[What to produce] Report every line in the records below that holds the word "else".

(Collected data)
+--

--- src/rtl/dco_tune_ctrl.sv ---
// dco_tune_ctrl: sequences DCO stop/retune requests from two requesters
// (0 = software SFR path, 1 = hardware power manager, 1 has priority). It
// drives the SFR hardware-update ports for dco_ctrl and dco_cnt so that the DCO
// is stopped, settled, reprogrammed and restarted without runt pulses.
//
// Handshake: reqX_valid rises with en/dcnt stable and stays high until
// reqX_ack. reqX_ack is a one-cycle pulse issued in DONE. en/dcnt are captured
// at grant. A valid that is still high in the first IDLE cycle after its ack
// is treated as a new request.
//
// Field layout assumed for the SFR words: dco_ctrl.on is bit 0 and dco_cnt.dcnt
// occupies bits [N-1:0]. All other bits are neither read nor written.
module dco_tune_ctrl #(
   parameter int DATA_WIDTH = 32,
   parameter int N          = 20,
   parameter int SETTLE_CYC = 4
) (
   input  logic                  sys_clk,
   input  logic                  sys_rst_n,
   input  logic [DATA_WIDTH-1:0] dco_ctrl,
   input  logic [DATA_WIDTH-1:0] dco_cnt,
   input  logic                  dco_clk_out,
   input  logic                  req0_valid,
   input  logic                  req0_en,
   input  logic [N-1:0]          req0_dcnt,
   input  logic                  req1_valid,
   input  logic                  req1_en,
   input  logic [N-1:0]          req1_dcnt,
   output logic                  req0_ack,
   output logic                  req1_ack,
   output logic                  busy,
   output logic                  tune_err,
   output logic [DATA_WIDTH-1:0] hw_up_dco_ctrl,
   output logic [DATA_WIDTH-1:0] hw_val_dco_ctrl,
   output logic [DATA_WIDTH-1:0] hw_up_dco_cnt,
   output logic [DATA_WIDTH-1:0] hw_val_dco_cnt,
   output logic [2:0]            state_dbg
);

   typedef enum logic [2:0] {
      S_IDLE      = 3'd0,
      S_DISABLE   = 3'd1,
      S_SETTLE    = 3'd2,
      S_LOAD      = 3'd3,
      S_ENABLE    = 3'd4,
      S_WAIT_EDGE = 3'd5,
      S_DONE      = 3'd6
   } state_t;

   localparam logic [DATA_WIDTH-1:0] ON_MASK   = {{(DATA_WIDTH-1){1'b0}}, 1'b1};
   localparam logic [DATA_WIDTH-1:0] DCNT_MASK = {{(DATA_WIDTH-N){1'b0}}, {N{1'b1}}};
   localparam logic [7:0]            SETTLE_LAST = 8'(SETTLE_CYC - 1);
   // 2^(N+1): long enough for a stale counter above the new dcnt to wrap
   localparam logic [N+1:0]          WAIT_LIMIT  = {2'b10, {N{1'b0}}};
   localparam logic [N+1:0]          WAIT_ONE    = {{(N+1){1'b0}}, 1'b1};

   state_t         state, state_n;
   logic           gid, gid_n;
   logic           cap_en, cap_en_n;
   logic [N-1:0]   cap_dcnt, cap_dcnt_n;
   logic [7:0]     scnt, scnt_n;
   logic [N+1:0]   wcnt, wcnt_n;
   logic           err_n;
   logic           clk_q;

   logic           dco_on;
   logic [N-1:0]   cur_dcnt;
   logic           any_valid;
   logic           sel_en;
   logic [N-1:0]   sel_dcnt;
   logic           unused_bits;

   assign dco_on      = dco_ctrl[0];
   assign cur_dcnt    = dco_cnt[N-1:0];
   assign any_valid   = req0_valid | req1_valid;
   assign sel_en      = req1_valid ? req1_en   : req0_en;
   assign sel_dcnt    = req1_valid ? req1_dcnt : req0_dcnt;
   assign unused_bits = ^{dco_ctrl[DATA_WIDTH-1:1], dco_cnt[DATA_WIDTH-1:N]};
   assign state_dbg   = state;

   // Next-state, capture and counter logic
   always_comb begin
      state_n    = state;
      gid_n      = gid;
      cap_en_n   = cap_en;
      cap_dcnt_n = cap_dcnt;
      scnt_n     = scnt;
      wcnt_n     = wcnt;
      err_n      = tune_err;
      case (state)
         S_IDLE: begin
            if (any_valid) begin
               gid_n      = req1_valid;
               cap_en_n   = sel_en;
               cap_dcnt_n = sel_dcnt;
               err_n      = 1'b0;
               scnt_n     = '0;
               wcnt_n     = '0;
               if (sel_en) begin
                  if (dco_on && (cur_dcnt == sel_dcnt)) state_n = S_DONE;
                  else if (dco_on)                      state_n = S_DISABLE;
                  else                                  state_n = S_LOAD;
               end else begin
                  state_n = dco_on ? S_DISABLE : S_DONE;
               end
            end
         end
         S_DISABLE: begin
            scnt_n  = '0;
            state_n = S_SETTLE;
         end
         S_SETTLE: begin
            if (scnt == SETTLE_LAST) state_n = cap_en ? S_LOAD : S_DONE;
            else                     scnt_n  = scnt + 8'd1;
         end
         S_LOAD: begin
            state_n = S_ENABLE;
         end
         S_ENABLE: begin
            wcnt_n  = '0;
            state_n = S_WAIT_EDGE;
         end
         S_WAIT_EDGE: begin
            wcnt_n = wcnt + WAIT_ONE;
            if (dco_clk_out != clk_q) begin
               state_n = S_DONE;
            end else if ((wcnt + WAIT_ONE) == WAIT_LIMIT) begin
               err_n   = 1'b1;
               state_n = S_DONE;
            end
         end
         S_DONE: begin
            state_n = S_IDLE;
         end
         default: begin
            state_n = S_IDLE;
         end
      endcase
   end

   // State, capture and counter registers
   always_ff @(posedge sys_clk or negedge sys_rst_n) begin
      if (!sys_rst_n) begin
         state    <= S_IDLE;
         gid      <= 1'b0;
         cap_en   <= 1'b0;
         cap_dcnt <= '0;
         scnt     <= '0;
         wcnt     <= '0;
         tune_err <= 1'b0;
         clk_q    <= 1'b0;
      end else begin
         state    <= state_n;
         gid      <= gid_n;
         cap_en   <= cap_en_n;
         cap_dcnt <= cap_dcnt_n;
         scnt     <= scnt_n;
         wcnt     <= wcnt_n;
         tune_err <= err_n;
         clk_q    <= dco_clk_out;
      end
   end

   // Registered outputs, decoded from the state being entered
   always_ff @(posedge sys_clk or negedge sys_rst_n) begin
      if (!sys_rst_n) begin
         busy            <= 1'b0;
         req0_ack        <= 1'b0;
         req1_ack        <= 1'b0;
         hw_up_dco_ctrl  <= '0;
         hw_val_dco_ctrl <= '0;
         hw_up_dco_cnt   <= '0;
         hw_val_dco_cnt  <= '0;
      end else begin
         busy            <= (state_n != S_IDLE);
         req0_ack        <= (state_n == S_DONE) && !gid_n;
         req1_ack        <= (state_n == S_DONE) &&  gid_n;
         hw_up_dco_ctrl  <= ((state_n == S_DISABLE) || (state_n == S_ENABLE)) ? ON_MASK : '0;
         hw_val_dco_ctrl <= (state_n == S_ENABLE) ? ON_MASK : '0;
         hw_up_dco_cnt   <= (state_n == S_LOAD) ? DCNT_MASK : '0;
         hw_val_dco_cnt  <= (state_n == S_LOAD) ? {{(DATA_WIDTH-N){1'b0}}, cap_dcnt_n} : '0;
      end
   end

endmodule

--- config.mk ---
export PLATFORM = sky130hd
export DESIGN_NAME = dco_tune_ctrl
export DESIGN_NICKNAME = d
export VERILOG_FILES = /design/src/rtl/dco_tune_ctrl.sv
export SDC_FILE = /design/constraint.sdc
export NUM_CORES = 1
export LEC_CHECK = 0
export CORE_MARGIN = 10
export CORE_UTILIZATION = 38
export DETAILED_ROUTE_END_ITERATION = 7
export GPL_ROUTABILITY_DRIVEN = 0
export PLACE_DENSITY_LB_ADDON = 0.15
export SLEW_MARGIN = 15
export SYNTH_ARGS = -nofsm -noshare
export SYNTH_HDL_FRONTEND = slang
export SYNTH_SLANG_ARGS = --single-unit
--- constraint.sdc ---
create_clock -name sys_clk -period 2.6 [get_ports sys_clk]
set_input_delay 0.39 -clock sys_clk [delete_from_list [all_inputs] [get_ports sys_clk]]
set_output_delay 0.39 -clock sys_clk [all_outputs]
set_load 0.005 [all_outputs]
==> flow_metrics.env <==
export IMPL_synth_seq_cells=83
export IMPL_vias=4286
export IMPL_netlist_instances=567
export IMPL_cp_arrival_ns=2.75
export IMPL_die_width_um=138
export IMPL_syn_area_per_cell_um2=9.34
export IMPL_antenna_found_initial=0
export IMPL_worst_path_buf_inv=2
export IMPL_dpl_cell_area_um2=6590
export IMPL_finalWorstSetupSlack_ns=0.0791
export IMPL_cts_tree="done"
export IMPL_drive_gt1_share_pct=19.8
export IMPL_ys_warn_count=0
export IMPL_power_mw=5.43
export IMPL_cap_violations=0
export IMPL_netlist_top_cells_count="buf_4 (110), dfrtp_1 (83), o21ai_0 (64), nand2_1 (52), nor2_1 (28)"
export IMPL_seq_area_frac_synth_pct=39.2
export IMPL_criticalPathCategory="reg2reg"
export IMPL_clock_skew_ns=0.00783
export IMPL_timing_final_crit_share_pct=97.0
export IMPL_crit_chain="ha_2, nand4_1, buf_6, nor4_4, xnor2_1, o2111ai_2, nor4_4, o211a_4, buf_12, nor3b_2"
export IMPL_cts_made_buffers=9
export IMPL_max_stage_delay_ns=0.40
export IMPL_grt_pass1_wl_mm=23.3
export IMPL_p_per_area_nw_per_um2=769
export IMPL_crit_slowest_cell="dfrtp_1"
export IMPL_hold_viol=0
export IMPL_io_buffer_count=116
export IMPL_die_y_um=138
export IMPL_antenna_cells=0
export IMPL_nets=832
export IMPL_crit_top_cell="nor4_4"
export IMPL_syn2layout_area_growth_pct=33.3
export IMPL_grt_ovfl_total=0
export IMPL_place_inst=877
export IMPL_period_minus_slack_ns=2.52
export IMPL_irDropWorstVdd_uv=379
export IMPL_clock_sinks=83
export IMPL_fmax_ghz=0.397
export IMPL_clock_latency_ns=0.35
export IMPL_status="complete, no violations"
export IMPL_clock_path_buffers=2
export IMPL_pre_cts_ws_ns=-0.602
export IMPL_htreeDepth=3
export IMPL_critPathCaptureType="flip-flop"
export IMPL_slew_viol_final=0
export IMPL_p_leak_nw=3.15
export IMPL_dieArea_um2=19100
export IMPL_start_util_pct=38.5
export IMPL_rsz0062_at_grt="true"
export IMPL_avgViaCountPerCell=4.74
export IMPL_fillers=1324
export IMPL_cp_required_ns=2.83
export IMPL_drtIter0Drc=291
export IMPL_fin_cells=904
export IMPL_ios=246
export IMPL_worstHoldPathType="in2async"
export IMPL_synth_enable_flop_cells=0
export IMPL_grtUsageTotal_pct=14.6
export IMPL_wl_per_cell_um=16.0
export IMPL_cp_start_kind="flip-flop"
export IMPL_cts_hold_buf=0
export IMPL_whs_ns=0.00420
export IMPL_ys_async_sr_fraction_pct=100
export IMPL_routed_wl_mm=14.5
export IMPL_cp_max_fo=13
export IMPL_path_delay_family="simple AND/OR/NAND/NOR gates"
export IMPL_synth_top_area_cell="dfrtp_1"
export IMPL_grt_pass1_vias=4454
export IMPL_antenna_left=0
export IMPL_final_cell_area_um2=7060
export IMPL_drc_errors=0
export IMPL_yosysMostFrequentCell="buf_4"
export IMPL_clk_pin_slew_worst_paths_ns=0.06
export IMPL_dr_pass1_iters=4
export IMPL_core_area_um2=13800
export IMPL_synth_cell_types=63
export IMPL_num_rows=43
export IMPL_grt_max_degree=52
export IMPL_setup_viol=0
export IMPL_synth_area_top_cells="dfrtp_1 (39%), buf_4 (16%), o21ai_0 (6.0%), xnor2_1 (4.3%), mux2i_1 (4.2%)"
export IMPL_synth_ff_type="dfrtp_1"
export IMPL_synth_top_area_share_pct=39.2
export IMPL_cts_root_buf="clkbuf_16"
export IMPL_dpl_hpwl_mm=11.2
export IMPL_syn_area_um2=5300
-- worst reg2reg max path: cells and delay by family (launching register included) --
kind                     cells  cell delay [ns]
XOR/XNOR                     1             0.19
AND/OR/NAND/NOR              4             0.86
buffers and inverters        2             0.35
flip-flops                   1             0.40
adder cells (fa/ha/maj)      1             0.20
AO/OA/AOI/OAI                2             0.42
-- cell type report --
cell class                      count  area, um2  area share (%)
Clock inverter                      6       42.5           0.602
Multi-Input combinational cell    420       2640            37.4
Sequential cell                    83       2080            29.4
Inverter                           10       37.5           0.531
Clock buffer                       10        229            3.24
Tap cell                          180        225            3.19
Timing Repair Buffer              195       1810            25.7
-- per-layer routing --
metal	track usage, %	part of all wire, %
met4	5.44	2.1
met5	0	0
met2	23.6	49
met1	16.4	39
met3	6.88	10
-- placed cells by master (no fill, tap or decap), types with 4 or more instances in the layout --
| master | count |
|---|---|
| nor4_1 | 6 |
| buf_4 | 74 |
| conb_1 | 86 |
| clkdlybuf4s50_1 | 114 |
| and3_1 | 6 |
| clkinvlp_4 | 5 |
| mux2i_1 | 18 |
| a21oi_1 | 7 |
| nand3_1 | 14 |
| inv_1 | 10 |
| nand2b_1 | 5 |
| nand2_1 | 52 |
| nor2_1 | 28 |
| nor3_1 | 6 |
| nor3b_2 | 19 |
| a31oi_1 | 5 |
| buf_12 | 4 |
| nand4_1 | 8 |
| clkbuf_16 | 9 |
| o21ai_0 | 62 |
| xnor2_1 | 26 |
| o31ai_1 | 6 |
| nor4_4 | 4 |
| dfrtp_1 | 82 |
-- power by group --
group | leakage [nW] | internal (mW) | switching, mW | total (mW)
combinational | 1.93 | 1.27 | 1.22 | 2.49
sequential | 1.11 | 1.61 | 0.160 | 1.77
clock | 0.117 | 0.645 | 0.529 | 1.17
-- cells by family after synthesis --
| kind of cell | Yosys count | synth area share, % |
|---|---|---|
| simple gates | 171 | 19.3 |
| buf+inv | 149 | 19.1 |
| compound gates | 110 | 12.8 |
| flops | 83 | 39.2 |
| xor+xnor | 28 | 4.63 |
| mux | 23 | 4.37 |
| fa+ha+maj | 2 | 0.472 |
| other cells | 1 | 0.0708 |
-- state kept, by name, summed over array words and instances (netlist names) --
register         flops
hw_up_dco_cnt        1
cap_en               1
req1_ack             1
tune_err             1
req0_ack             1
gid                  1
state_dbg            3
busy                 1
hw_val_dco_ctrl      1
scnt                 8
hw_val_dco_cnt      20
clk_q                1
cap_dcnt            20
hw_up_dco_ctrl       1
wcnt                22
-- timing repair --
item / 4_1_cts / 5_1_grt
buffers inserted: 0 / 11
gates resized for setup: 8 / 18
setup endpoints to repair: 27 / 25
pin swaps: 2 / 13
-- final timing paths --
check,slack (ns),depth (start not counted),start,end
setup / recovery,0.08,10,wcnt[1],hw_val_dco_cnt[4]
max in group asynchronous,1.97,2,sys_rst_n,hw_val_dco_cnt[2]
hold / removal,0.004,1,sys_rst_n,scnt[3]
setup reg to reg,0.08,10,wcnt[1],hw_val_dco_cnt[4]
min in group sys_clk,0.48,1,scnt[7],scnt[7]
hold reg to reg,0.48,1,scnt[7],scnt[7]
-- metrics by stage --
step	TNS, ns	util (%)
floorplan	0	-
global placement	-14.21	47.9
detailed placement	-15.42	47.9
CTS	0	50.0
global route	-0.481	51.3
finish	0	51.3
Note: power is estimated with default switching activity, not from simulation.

+--

[Exercise result]
                  else if (dco_on)                      state_n = S_DISABLE;
                  else                                  state_n = S_LOAD;
               end else begin
            else                     scnt_n  = scnt + 8'd1;
            end else if ((wcnt + WAIT_ONE) == WAIT_LIMIT) begin
      end else begin
      end else begin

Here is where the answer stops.